In 2001, he self-released his debut EP, Music for Sad Children, which was well-received and led to an album release, Steel Wound, in 2003 on Lawrence English's acclaimed Room 40 label. The album was composed of treated acoustic guitar recordings made in the desolate Australian outback, combined with field recordings by English, and was warmly received by the worldwide ambient community.
In 2005, Frost emigrated from Australia, a country where he later said he "never really felt at home," and moved to Iceland, where he formed the label/collective Bedroom Community with fellow experimentalists Valgeir Sigurðsson and Nico Muhly. Frost then started to develop what would become regarded as his signature style: densely composed, incredibly visceral, noisy music created with electric guitars, electronics, and chamber strings. His debut for Bedroom Community was the highly acclaimed Theory of Machines in 2007, followed by the even more vicious By the Throat in 2009. As the collective grew, Frost performed on and engineered many albums by his fellow artists, and became infamous for his brutally loud, unlit live performances. In 2010, he was selected to be mentored for a year by Brian Eno as part of the Rolex Mentors & Protégés Initiative. The result was the 2011 album Sólaris, a soundtrack of sorts to Andrei Tarkovsky's classic sci-fi film commissioned by the Unsound Festival in Kraków and composed alongside fellow Bedroom Community artist Daníel Bjarnason. Frost branched out into other soundtrack work with his scores for the Australian psychological drama films In Her Skin and Sleeping Beauty, the latter of which was screened in competition at the 2011 Cannes Film Festival and was critically acclaimed.

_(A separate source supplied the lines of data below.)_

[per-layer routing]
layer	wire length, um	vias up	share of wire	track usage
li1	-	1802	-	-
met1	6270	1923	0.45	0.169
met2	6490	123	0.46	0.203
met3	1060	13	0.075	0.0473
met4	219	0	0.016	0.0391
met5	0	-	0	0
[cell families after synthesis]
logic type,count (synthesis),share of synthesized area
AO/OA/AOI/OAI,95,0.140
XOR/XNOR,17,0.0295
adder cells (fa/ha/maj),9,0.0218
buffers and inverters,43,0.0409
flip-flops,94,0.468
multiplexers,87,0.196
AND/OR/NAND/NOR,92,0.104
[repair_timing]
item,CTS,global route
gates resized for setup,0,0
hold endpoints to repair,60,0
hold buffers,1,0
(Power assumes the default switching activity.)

Frost spent most of 2012 in the Democratic Republic of Congo, documenting the bloody conflict there with video artist Richard Mosse for an audio-visual art installation exhibited at the 2013 Venice Biennale. While he was there, he also wrote music for a new album. In 2013, he signed to Mute and went about recording the new album with Greg Fox, Shahzad Ismaily, and Swans drummer Thor Harris. Inspired in part by a love of African music he had learned from Eno, the album was heavily percussive, as dense as his earlier work but less noisy and more purely electronic. Titled Aurora, it was released in May 2014, preceded by the single "Venter." That year's Variant EP included remixes of the song by Evian Christ and HTRK, as well as other reworkings by Kangding Ray and Regis. Frost's score for the video game Rainbow Six: Siege, also featuring compositions by Paul Haslinger, was released in 2015.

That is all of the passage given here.